Legisladores de EE. UU. están presionando a la administración Trump para que apoye un enlace eléctrico de alto voltaje proyectado que conectará las redes de electricidad de Israel, Chipre y Grecia.
Liderados por los representantes Brad Schneider (demócrata por Illinois) y Gus Bilirakis (republicano por Florida), un grupo bipartidista de miembros de la Cámara de Representantes instó el martes al secretario de Estado de EE. UU., Marco Rubio, y al director ejecutivo de la Corporación Financiera de Desarrollo Internacional de EE. UU., Benjamin Black, a respaldar el “Great Sea Interconnector”.
El cable submarino proyectado recorrería unas 751 millas a través del mar Mediterráneo, conectando Israel y Chipre y, posteriormente, Chipre y Grecia. Se estima que el proyecto costará más de 2 billones de dólares. La Unión Europea lo considera un proyecto de interés común y ha destinado 657 millones de euros en financiación.
En una carta enviada a Rubio y Black, los legisladores señalaron que el proyecto fortalecería las alianzas de EE. UU. en el Mediterráneo y ayudaría a consolidar la región como un portal estratégico entre India, Medio Oriente y Europa.

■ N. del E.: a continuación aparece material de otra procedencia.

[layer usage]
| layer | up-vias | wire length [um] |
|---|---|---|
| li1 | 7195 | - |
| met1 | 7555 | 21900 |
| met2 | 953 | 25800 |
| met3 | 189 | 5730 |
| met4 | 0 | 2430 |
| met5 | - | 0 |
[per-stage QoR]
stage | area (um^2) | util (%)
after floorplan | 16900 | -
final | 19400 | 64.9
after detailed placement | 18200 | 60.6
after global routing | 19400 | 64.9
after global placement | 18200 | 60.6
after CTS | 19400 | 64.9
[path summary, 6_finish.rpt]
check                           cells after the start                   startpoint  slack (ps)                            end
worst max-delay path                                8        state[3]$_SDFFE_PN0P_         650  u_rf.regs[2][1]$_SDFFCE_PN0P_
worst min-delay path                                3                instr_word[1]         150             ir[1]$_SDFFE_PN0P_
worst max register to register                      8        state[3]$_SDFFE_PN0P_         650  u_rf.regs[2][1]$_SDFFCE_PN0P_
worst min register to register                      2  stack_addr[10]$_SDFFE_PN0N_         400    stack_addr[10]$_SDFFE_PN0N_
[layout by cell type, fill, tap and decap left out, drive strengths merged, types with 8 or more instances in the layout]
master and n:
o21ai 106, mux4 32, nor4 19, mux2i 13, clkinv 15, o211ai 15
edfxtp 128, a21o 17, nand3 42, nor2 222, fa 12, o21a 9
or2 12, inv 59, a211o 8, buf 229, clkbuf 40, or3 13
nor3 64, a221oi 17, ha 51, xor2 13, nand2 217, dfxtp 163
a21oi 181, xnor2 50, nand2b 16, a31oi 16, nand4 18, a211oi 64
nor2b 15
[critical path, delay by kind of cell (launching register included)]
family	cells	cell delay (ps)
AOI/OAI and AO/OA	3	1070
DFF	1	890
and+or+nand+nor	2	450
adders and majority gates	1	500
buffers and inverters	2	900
### src/lis_pkg.sv
package lis_pkg;
  // Register map, byte addresses on the AXI4-Lite port
  localparam logic [7:0] LIS_SEL_OFS = 8'h00;
  localparam logic [7:0] LIS_STAT_OFS = 8'h04;
  // Selector fields in the select register
  localparam int LIS_CODE_W = 4;
  localparam int LIS_SEL_ONE_LSB = 0;
  localparam int LIS_SEL_TWO_LSB = 4;
  localparam int LIS_SEL_THREE_LSB = 8;
  localparam logic [11:0] LIS_SEL_RESET = 12'h000;
  // Status fields
  localparam int LIS_STAT_TERM_A_LSB = 0;
  localparam int LIS_STAT_TERM_B_LSB = 3;
  localparam int LIS_STAT_REQ_A_LSB = 8;
  localparam int LIS_STAT_REQ_B_LSB = 11;
  // Selector codes: three terminals closed, then the same three open
  localparam logic [3:0] LIS_CODE_CLOSED_FIRST = 4'h3;
  localparam logic [3:0] LIS_CODE_CLOSED_LAST = 4'h5;
  localparam logic [3:0] LIS_CODE_OPEN_FIRST = 4'hc;
  localparam logic [3:0] LIS_CODE_OPEN_LAST = 4'he;
  localparam logic [3:0] LIS_CODE_OFF = 4'hf;
  // AXI responses
  localparam logic [1:0] LIS_RESP_OKAY = 2'h0;
  localparam logic [1:0] LIS_RESP_SLVERR = 2'h2;

  typedef struct packed {
    logic [7:0] awaddr;
    logic awvalid;
    logic [31:0] wdata;
    logic [3:0] wstrb;
    logic wvalid;
    logic bready;
    logic [7:0] araddr;
    logic arvalid;
    logic rready;
  } lis_axi_req_type;

  typedef struct packed {
    logic awready;
    logic wready;
    logic [1:0] bresp;
    logic bvalid;
    logic arready;
    logic [31:0] rdata;
    logic [1:0] rresp;
    logic rvalid;
  } lis_axi_rsp_type;
endpackage

### src/lis_top.sv
// How it works
// RULE1 - First request codes 0-2, 6-B and F keep both axes inactive.
// RULE2 - Code 3: active while terminal 6 (A) or 12 (B) closed.
// RULE3 - Code 4: active while terminal 7 (A) or 13 (B) closed.
// RULE4 - Code 5: active while terminal 8 (A) or 14 (B) closed.
// RULE5 - Code C: axis A active while terminal 6 open.
// RULE6 - Code D: active while terminal 7 (A) or 13 (B) open.
// RULE7 - Code E: axis A active while terminal 8 open.
// RULE8 - Second request decodes every code exactly like the first.
// RULE9 - Third request decodes codes up to E like the first.
// RULE10 - Code C: axis B active while terminal 12 open.
// RULE11 - Code E: axis B active while terminal 14 open.
// RULE12 - Third request code F keeps both axes inactive.
// RULE13 - Terminals pass two flops before decode; requests are registered.
//
// The implementer's own choices: the register addresses and the AXI4-Lite slave port.
`timescale 1ns/1ps
`default_nettype none
module lis_top #(
  parameter int ADDR_W = 8
) (
  input wire logic mclk,
  input wire logic rst_b,
  input wire logic [2:0] connTermA,
  input wire logic [2:0] connTermB,
  input wire lis_pkg::lis_axi_req_type axiReq,
  output lis_pkg::lis_axi_rsp_type axiRsp,
  output logic [2:0] latchReqA,
  output logic [2:0] latchReqB
);

  // Map is decoded on eight address bits
  if (ADDR_W != 8) begin : g_chk
    $error("lis_top: ADDR_W must be 8");
  end

  typedef struct packed {
    logic [2:0] syncA1;
    logic [2:0] syncA2;
    logic [2:0] syncB1;
    logic [2:0] syncB2;
    logic [11:0] sel;
    logic [2:0] latchA;
    logic [2:0] latchB;
    logic awHeld;
    logic [7:0] awAddr;
    logic wHeld;
    logic [31:0] wData;
    logic [3:0] wStrb;
    lis_pkg::lis_axi_rsp_type rsp;
  } lis_state_type;

  lis_state_type st_q;
  lis_state_type st_d;

  // Decode one code against the three terminals of one axis
  function automatic logic lis_decode(
    input logic [3:0] code,
    input logic [2:0] term
  );
    logic r;
    r = 1'b0;
    if (code >= lis_pkg::LIS_CODE_CLOSED_FIRST &&
        code <= lis_pkg::LIS_CODE_CLOSED_LAST) begin // see RULE2
      r = term[2'(code - lis_pkg::LIS_CODE_CLOSED_FIRST)]; // see RULE3
    end else if (code >= lis_pkg::LIS_CODE_OPEN_FIRST &&
                 code <= lis_pkg::LIS_CODE_OPEN_LAST) begin // see RULE5
      r = ~term[2'(code - lis_pkg::LIS_CODE_OPEN_FIRST)]; // see RULE6
    end
    // All other codes, F included, leave r low: see RULE1
    return r;
  endfunction

  // Read data mux; unmapped addresses answer an error
  function automatic logic [31:0] lis_read(input lis_state_type s);
    logic [31:0] v;
    v = 32'h0000_0000;
    v[lis_pkg::LIS_STAT_TERM_A_LSB +: 3] = s.syncA2;
    v[lis_pkg::LIS_STAT_TERM_B_LSB +: 3] = s.syncB2;
    v[lis_pkg::LIS_STAT_REQ_A_LSB +: 3] = s.latchA;
    v[lis_pkg::LIS_STAT_REQ_B_LSB +: 3] = s.latchB;
    return v;
  endfunction

  // Next state: synchronisers, decode, register slave
  always_comb begin
    logic [3:0] code;
    code = 4'h0;
    st_d = st_q;
    // First flop feeds only the second; decode reads the second
    st_d.syncA1 = connTermA; // see RULE13
    st_d.syncA2 = st_q.syncA1;
    st_d.syncB1 = connTermB;
    st_d.syncB2 = st_q.syncB1;
    // Same decoder for all three requests keeps them identical
    for (int i = 0; i < 3; i++) begin
      code = st_q.sel[i*lis_pkg::LIS_CODE_W +: lis_pkg::LIS_CODE_W];
      st_d.latchA[i] = lis_decode(code, st_q.syncA2); // see RULE8
      st_d.latchB[i] = lis_decode(code, st_q.syncB2); // see RULE9
    end
    // Write address and data are taken in either order
    if (axiReq.awvalid && st_q.rsp.awready) begin
      st_d.awHeld = 1'b1;
      st_d.awAddr = axiReq.awaddr;
      st_d.rsp.awready = 1'b0;
    end
    if (axiReq.wvalid && st_q.rsp.wready) begin
      st_d.wHeld = 1'b1;
      st_d.wData = axiReq.wdata;
      st_d.wStrb = axiReq.wstrb;
      st_d.rsp.wready = 1'b0;
    end
    if (st_q.awHeld && st_q.wHeld && !st_q.rsp.bvalid) begin
      st_d.awHeld = 1'b0;
      st_d.wHeld = 1'b0;
      st_d.rsp.bvalid = 1'b1;
      st_d.rsp.bresp = lis_pkg::LIS_RESP_OKAY;
      if (st_q.awAddr == lis_pkg::LIS_SEL_OFS) begin
        if (st_q.wStrb[0]) begin
          st_d.sel[7:0] = st_q.wData[7:0];
        end
        if (st_q.wStrb[1]) begin
          st_d.sel[11:8] = st_q.wData[11:8];
        end
      end else if (st_q.awAddr != lis_pkg::LIS_STAT_OFS) begin
        st_d.rsp.bresp = lis_pkg::LIS_RESP_SLVERR;
      end
    end
    // Ready comes back only once the response is accepted
    if (st_q.rsp.bvalid && axiReq.bready) begin
      st_d.rsp.bvalid = 1'b0;
      st_d.rsp.awready = 1'b1;
      st_d.rsp.wready = 1'b1;
    end
    // Read answers on the same edge that accepts the address
    if (axiReq.arvalid && st_q.rsp.arready) begin
      st_d.rsp.arready = 1'b0;
      st_d.rsp.rvalid = 1'b1;
      st_d.rsp.rresp = lis_pkg::LIS_RESP_OKAY;
      st_d.rsp.rdata = 32'h0000_0000;
      if (axiReq.araddr == lis_pkg::LIS_SEL_OFS) begin
        st_d.rsp.rdata[11:0] = st_q.sel;
      end else if (axiReq.araddr == lis_pkg::LIS_STAT_OFS) begin
        st_d.rsp.rdata = lis_read(st_q);
      end else begin
        st_d.rsp.rresp = lis_pkg::LIS_RESP_SLVERR;
      end
    end
    if (st_q.rsp.rvalid && axiReq.rready) begin
      st_d.rsp.rvalid = 1'b0;
      st_d.rsp.arready = 1'b1;
    end
  end

  // Synchronous reset to constants only
  always_ff @(posedge mclk) begin
    if (!rst_b) begin
      st_q <= '0;
      st_q.sel <= lis_pkg::LIS_SEL_RESET;
      st_q.rsp.awready <= 1'b1;
      st_q.rsp.wready <= 1'b1;
      st_q.rsp.arready <= 1'b1;
    end else begin
      st_q <= st_d;
    end
  end

  // Outputs straight from flops
  assign axiRsp = st_q.rsp;
  assign latchReqA = st_q.latchA;
  assign latchReqB = st_q.latchB;

  wire [3:0] selOne = st_q.sel[3:0];
  wire [3:0] selTwo = st_q.sel[7:4];
  wire [3:0] selThree = st_q.sel[11:8];
endmodule
`default_nettype wire
**src/hdl/exec_pkg.sv**
```systemverilog
// Constants and types for the bit-branch, loop and CPU control execution block
package exec_pkg;

    // ****************************************
    // APB register map (byte addresses)
    // ****************************************
    localparam logic [7:0] OFS_CTRL = 8'h00;
    localparam logic [7:0] OFS_STATUS = 8'h04;
    localparam logic [7:0] OFS_PC = 8'h08;
    localparam logic [7:0] OFS_REGS = 8'h0C;
    localparam logic [7:0] SADDR_BASE = 8'h20;
    localparam logic [7:0] SFR_BASE = 8'h40;
    localparam logic [7:0] MEM_REGION_MASK = 8'hE0;
    localparam int MEM_DEPTH = 8;

    // ****************************************
    // Field positions
    // ****************************************
    localparam int CTRL_RUN_BIT = 0;
    localparam int CTRL_WAKE_BIT = 1;
    localparam int STAT_BUSY_BIT = 0;
    localparam int STAT_HALT_BIT = 1;
    localparam int STAT_STOP_BIT = 2;
    localparam int STAT_IEN_BIT = 3;
    localparam int STAT_ILLEGAL_BIT = 4;
    localparam int REGS_B_LSB = 8;
    localparam int REGS_C_LSB = 16;
    localparam int REGS_PSB_LSB = 24;
    localparam int PSB_IEN_BIT = 7;
    localparam int PSB_Z_BIT = 6;
    localparam int PSB_AUX_BIT = 4;
    localparam int PSB_CRY_BIT = 0;

    // ****************************************
    // Reset values
    // ****************************************
    localparam logic [15:0] PC_RESET = 16'h0000;
    localparam logic [7:0] REG_RESET = 8'h00;
    localparam logic [7:0] MEM_RESET = 8'h00;

    // ****************************************
    // Opcodes and instruction lengths
    // ****************************************
    localparam logic [7:0] OPC_NOP = 8'h00;
    localparam logic [7:0] OPC_IEN = 8'h01;
    localparam logic [7:0] OPC_IDS = 8'h02;
    localparam logic [7:0] OPC_HALT = 8'h03;
    localparam logic [7:0] OPC_STOP = 8'h04;
    localparam logic [7:0] OPC_LOOP_B = 8'h05;
    localparam logic [7:0] OPC_LOOP_C = 8'h06;
    localparam logic [7:0] OPC_LOOP_SADDR = 8'h07;
    localparam logic [7:0] OPC_BIT_PREFIX = 8'h31;
    localparam logic [4:0] SUB_BCLR_SADDR = 5'h01;
    localparam logic [4:0] SUB_BCLR_SFR = 5'h02;
    localparam logic [4:0] SUB_BCLR_A = 5'h03;
    localparam logic [4:0] SUB_BCLR_PSB = 5'h04;
    localparam logic [2:0] LEN_ONE = 3'h1;
    localparam logic [2:0] LEN_TWO = 3'h2;
    localparam logic [2:0] LEN_THREE = 3'h3;
    localparam logic [2:0] LEN_FOUR = 3'h4;

    typedef enum logic [4:0] {
        ST_IDLE = 5'b00001,
        ST_FETCH = 5'b00010,
        ST_EXEC = 5'b00100,
        ST_HALT = 5'b01000,
        ST_STOP = 5'b10000
    } state_t;

    typedef enum logic [3:0] {
        OP_NOP, OP_IEN, OP_IDS, OP_HALT, OP_STOP,
        OP_BCLR_SADDR, OP_BCLR_SFR, OP_BCLR_A, OP_BCLR_PSB,
        OP_LOOP_B, OP_LOOP_C, OP_LOOP_SADDR, OP_ILLEGAL
    } op_t;

endpackage : exec_pkg

```
**src/hdl/bit_branch_loop_cpu_control.sv**
```systemverilog
// Execution unit for bit-test branch, counted loop and CPU control instructions
//
// Overview of operation
// - Bit clear: PC becomes next-instruction address plus signed displacement; length 4 or 3.
// - Bit set: nothing else happens, execution continues sequentially.
// - Loop instruction decrements B, C or a short-address byte in place.
// - Nonzero result branches relative to next address; length 2 or 3 bytes.
// - No-operation changes nothing and only takes its execution time.
// - Interrupt enable instruction sets the maskable interrupt enable flag.
// - After interrupt enable, a pending interrupt is taken at the next boundary.
// - Interrupt disable instruction clears the maskable interrupt enable flag.
// - No interrupt of any kind is taken right after interrupt disable.
// - Halt stops the CPU operation clock; the rest keeps running.
// - Stop halts the main oscillator and the whole system.
`timescale 1ns/1ns
`default_nettype none
module bit_branch_loop_cpu_control
    import exec_pkg::*;
(
    input wire logic core_clk,
    input wire logic reset,
    input wire logic psel,
    input wire logic penable,
    input wire logic pwrite,
    input wire logic [7:0] paddr,
    input wire logic [31:0] pwdata,
    output logic [31:0] prdata,
    output logic pready,
    output logic pslverr,
    output logic [15:0] prog_addr,
    input wire logic [7:0] prog_data,
    input wire logic int_req,
    input wire logic nmi_req,
    output logic int_ack,
    output logic nmi_ack,
    output logic cpu_clk_stop,
    output logic osc_stop
);

    // ****************************************
    // Helper functions
    // ****************************************
    function automatic logic [2:0] word_index(input logic [7:0] addr);
        return addr[4:2];
    endfunction : word_index

    function automatic logic [2:0] byte_index(input logic [7:0] addr);
        return addr[2:0];
    endfunction : byte_index

    function automatic logic bit_of(input logic [7:0] value, input logic [2:0] pos);
        return value[pos];
    endfunction : bit_of

    // ****************************************
    // Declarations
    // ****************************************
    state_t state_q;
    state_t state_d;
    op_t op_q;
    op_t dec_op;
    logic [2:0] dec_len;
    logic [7:0] dec_b0;
    logic [7:0] dec_b1;
    logic [7:0] ibuf_q [0:3];
    logic [1:0] cnt_q;
    logic [7:0] disp_q;
    logic last_byte;
    logic [7:0] a_q;
    logic [7:0] b_q;
    logic [7:0] c_q;
    logic ien_q;
    logic z_q;
    logic aux_q;
    logic cry_q;
    logic [7:0] saddr_q [0:MEM_DEPTH-1];
    logic [7:0] sfr_q [0:MEM_DEPTH-1];
    logic run_q;
    logic wake_q;
    logic illegal_q;
    logic [7:0] psb_byte;
    logic [7:0] dec_src;
    logic [7:0] dec_val;
    logic is_loop;
    logic take;
    logic ien_next;
    logic ien_eff;
    logic ack_window;
    logic [15:0] target;
    logic busy;
    logic reg_hit;
    logic reg_locked;
    logic [31:0] rd_val;
    logic apb_wr;
    logic in_saddr;
    logic in_sfr;
    logic exec_q;

    // ****************************************
    // Instruction fetch
    // ****************************************
    assign dec_b0 = (cnt_q == 2'h0) ? prog_data : ibuf_q[0];
    assign dec_b1 = (cnt_q == 2'h1) ? prog_data : ibuf_q[1];
    assign last_byte = (state_q == ST_FETCH) && (({1'b0, cnt_q} + 3'h1) == dec_len);
    assign exec_q = (state_q == ST_EXEC);

    inst_decode u_decode (
        .b0(dec_b0),
        .b1(dec_b1),
        .op(dec_op),
        .len(dec_len)
    );

    always_ff @(posedge core_clk) begin
        if (reset) begin
            prog_addr <= PC_RESET;
            cnt_q <= 2'h0;
            op_q <= OP_NOP;
            disp_q <= 8'h00;
        end else if (state_q == ST_FETCH) begin
            ibuf_q[cnt_q] <= prog_data;
            prog_addr <= prog_addr + 16'h0001;
            if (last_byte) begin
                cnt_q <= 2'h0;
                op_q <= dec_op;
                disp_q <= prog_data;
            end else begin
                cnt_q <= cnt_q + 2'h1;
            end
        end else if (exec_q && take) begin
            prog_addr <= target;
        end else if (apb_wr && paddr == OFS_PC) begin
            prog_addr <= pwdata[15:0];
        end
    end

    // ****************************************
    // Execute datapath
    // ****************************************
    // Address after the instruction is the fetch pointer during execute
    assign target = prog_addr + {{8{disp_q[7]}}, disp_q};
    assign dec_val = dec_src - 8'h01;

    always_comb begin
        psb_byte = 8'h00;
        psb_byte[PSB_IEN_BIT] = ien_q;
        psb_byte[PSB_Z_BIT] = z_q;
        psb_byte[PSB_AUX_BIT] = aux_q;
        psb_byte[PSB_CRY_BIT] = cry_q;
    end

    always_comb begin
        take = 1'b0;
        is_loop = 1'b0;
        dec_src = 8'h00;
        ien_next = ien_q;
        case (op_q)
            OP_BCLR_SADDR: take = ~bit_of(saddr_q[byte_index(ibuf_q[2])], ibuf_q[1][2:0]);
            OP_BCLR_SFR: take = ~bit_of(sfr_q[byte_index(ibuf_q[2])], ibuf_q[1][2:0]);
            OP_BCLR_A: take = ~bit_of(a_q, ibuf_q[1][2:0]);
            OP_BCLR_PSB: take = ~bit_of(psb_byte, ibuf_q[1][2:0]);
            OP_LOOP_B: begin
                is_loop = 1'b1;
                dec_src = b_q;
            end
            OP_LOOP_C: begin
                is_loop = 1'b1;
                dec_src = c_q;
            end
            OP_LOOP_SADDR: begin
                is_loop = 1'b1;
                dec_src = saddr_q[byte_index(ibuf_q[1])];
            end
            OP_IEN: ien_next = 1'b1;
            OP_IDS: ien_next = 1'b0;
            OP_NOP: take = 1'b0;
            default: take = 1'b0;
        endcase
        if (is_loop) begin
            take = (dec_val != 8'h00);
        end
    end

    // ****************************************
    // Sequencer
    // ****************************************
    always_comb begin
        state_d = state_q;
        case (state_q)
            ST_IDLE: begin
                if (run_q) begin
                    state_d = ST_FETCH;
                end
            end
            ST_FETCH: begin
                if (last_byte) begin
                    state_d = ST_EXEC;
                end
            end
            ST_EXEC: begin
                case (op_q)
                    OP_HALT: state_d = ST_HALT;
                    OP_STOP: state_d = ST_STOP;
                    default: state_d = run_q ? ST_FETCH : ST_IDLE;
                endcase
            end
            ST_HALT: begin
                if (wake_q || nmi_req || (int_req && ien_q)) begin
                    state_d = run_q ? ST_FETCH : ST_IDLE;
                end
            end
            ST_STOP: begin
                if (wake_q) begin
                    state_d = run_q ? ST_FETCH : ST_IDLE;
                end
            end
            default: state_d = ST_IDLE;
        endcase
    end

    always_ff @(posedge core_clk) begin
        if (reset) begin
            state_q <= ST_IDLE;
            cpu_clk_stop <= 1'b0;
            osc_stop <= 1'b0;
        end else begin
            state_q <= state_d;
            cpu_clk_stop <= (state_d == ST_HALT);
            osc_stop <= (state_d == ST_STOP);
        end
    end

    // ****************************************
    // Interrupt acknowledge at boundaries
    // ****************************************
    // Enable seen by the boundary right after the enable instruction itself
    assign ien_eff = exec_q ? ien_next : ien_q;
    assign ack_window = (exec_q && op_q != OP_IDS && op_q != OP_HALT && op_q != OP_STOP)
        || (state_q == ST_HALT && state_d != ST_HALT);

    always_ff @(posedge core_clk) begin
        if (reset) begin
            nmi_ack <= 1'b0;
            int_ack <= 1'b0;
        end else begin
            nmi_ack <= ack_window && nmi_req;
            int_ack <= ack_window && !nmi_req && int_req && ien_eff;
        end
    end

    // ****************************************
    // Register file and flags
    // ****************************************
    always_ff @(posedge core_clk) begin
        if (reset) begin
            a_q <= REG_RESET;
            b_q <= REG_RESET;
            c_q <= REG_RESET;
            ien_q <= 1'b0;
            z_q <= 1'b0;
            aux_q <= 1'b0;
            cry_q <= 1'b0;
        end else if (exec_q) begin
            ien_q <= ien_next;
            if (op_q == OP_LOOP_B) begin
                b_q <= dec_val;
            end
            if (op_q == OP_LOOP_C) begin
                c_q <= dec_val;
            end
        end else if (apb_wr && paddr == OFS_REGS) begin
            // Arithmetic flags change only by software, never by execution
            a_q <= pwdata[7:0];
            b_q <= pwdata[REGS_B_LSB +: 8];
            c_q <= pwdata[REGS_C_LSB +: 8];
            ien_q <= pwdata[REGS_PSB_LSB + PSB_IEN_BIT];
            z_q <= pwdata[REGS_PSB_LSB + PSB_Z_BIT];
            aux_q <= pwdata[REGS_PSB_LSB + PSB_AUX_BIT];
            cry_q <= pwdata[REGS_PSB_LSB + PSB_CRY_BIT];
        end
    end

    for (genvar gi = 0; gi < MEM_DEPTH; gi++) begin : g_mem
        always_ff @(posedge core_clk) begin
            if (reset) begin
                saddr_q[gi] <= MEM_RESET;
                sfr_q[gi] <= MEM_RESET;
            end else begin
                if (exec_q && op_q == OP_LOOP_SADDR && byte_index(ibuf_q[1]) == 3'(gi)) begin
                    saddr_q[gi] <= dec_val;
                end else if (apb_wr && in_saddr && word_index(paddr) == 3'(gi)) begin
                    saddr_q[gi] <= pwdata[7:0];
                end
                if (apb_wr && in_sfr && word_index(paddr) == 3'(gi)) begin
                    sfr_q[gi] <= pwdata[7:0];
                end
            end
        end
    end

    // ****************************************
    // APB slave
    // ****************************************
    assign busy = (state_q != ST_IDLE);
    assign in_saddr = ((paddr & MEM_REGION_MASK) == SADDR_BASE);
    assign in_sfr = ((paddr & MEM_REGION_MASK) == SFR_BASE);
    assign apb_wr = psel && penable && pready && pwrite && !pslverr;

    always_comb begin
        rd_val = 32'h00000000;
        reg_hit = 1'b1;
        reg_locked = 1'b0;
        if (paddr[1:0] != 2'h0) begin
            reg_hit = 1'b0;
        end else if (in_saddr) begin
            rd_val[7:0] = saddr_q[word_index(paddr)];
            reg_locked = busy;
        end else if (in_sfr) begin
            rd_val[7:0] = sfr_q[word_index(paddr)];
            reg_locked = busy;
        end else begin
            case (paddr)
                OFS_CTRL: rd_val[CTRL_RUN_BIT] = run_q;
                OFS_STATUS: begin
                    rd_val[STAT_BUSY_BIT] = busy;
                    rd_val[STAT_HALT_BIT] = (state_q == ST_HALT);
                    rd_val[STAT_STOP_BIT] = (state_q == ST_STOP);
                    rd_val[STAT_IEN_BIT] = ien_q;
                    rd_val[STAT_ILLEGAL_BIT] = illegal_q;
                end
                OFS_PC: begin
                    rd_val[15:0] = prog_addr;
                    reg_locked = busy;
                end
                OFS_REGS: begin
                    rd_val = {psb_byte, c_q, b_q, a_q};
                    reg_locked = busy;
                end
                default: reg_hit = 1'b0;
            endcase
        end
    end

    // Answer is prepared at setup, so every access has zero wait states
    always_ff @(posedge core_clk) begin
        if (reset) begin
            pready <= 1'b0;
            pslverr <= 1'b0;
            prdata <= 32'h00000000;
        end else begin
            pready <= psel && !penable;
            pslverr <= psel && !penable && (!reg_hit || (pwrite && reg_locked));
            prdata <= (psel && !penable && !pwrite && reg_hit) ? rd_val : 32'h00000000;
        end
    end

    always_ff @(posedge core_clk) begin
        if (reset) begin
            run_q <= 1'b0;
            wake_q <= 1'b0;
        end else begin
            wake_q <= apb_wr && paddr == OFS_CTRL && pwdata[CTRL_WAKE_BIT];
            if (apb_wr && paddr == OFS_CTRL) begin
                run_q <= pwdata[CTRL_RUN_BIT];
            end
        end
    end

    // Undefined opcode flag: a new event wins over a clear in the same cycle
    always_ff @(posedge core_clk) begin
        if (reset) begin
            illegal_q <= 1'b0;
        end else if (exec_q && op_q == OP_ILLEGAL) begin
            illegal_q <= 1'b1;
        end else if (apb_wr && paddr == OFS_STATUS && pwdata[STAT_ILLEGAL_BIT]) begin
            illegal_q <= 1'b0;
        end
    end

endmodule : bit_branch_loop_cpu_control
`default_nettype wire

```
**src/hdl/inst_decode.sv**
```systemverilog
// Opcode decoder: instruction class and length in bytes
`timescale 1ns/1ns
`default_nettype none
module inst_decode
    import exec_pkg::*;
(
    input wire logic [7:0] b0,
    input wire logic [7:0] b1,
    output var op_t op,
    output logic [2:0] len
);

    always_comb begin
        op = OP_ILLEGAL;
        len = LEN_ONE;
        case (b0)
            OPC_NOP: op = OP_NOP;
            OPC_IEN: op = OP_IEN;
            OPC_IDS: op = OP_IDS;
            OPC_HALT: op = OP_HALT;
            OPC_STOP: op = OP_STOP;
            OPC_LOOP_B: begin
                op = OP_LOOP_B;
                len = LEN_TWO;
            end
            OPC_LOOP_C: begin
                op = OP_LOOP_C;
                len = LEN_TWO;
            end
            OPC_LOOP_SADDR: begin
                op = OP_LOOP_SADDR;
                len = LEN_THREE;
            end
            OPC_BIT_PREFIX: begin
                len = LEN_FOUR;
                case (b1[7:3])
                    SUB_BCLR_SADDR: op = OP_BCLR_SADDR;
                    SUB_BCLR_SFR: op = OP_BCLR_SFR;
                    SUB_BCLR_PSB: op = OP_BCLR_PSB;
                    SUB_BCLR_A: begin
                        op = OP_BCLR_A;
                        len = LEN_THREE;
                    end
                    default: begin
                        op = OP_ILLEGAL;
                        len = LEN_TWO;
                    end
                endcase
            end
            default: begin
                op = OP_ILLEGAL;
                len = LEN_ONE;
            end
        endcase
    end

endmodule : inst_decode
`default_nettype wire

```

“El Mediterráneo oriental está emergiendo como un centro neurálgico para la energía y las infraestructuras que conectan Europa, Medio Oriente e India”, escribieron los legisladores, solicitando una sesión informativa para abordar el proyecto.
“Estados Unidos tiene un interés claro en garantizar que esta transformación fortalezca a nuestros socios, diversifique las rutas energéticas, profundice la integración regional y promueva una alternativa transparente a la infraestructura dominada por competidores estratégicos”, añadieron.
La carta también lleva la firma de los representantes Jake Auchincloss (demócrata por Massachusetts), Dan Goldman (demócrata por Nueva York), Craig Goldman (republicano por Texas) y Haley Stevens (demócrata por Míchigan).
El Great Sea Interconnector tiene como objetivo poner fin al aislamiento de Chipre respecto a la red eléctrica europea y permitir que los tres países compartan electricidad, incluida la energía procedente de fuentes renovables. Aunque el proyecto ha enfrentado retrasos y dudas sobre su viabilidad económica, la Comisión Europea lo sigue calificando como estratégicamente importante.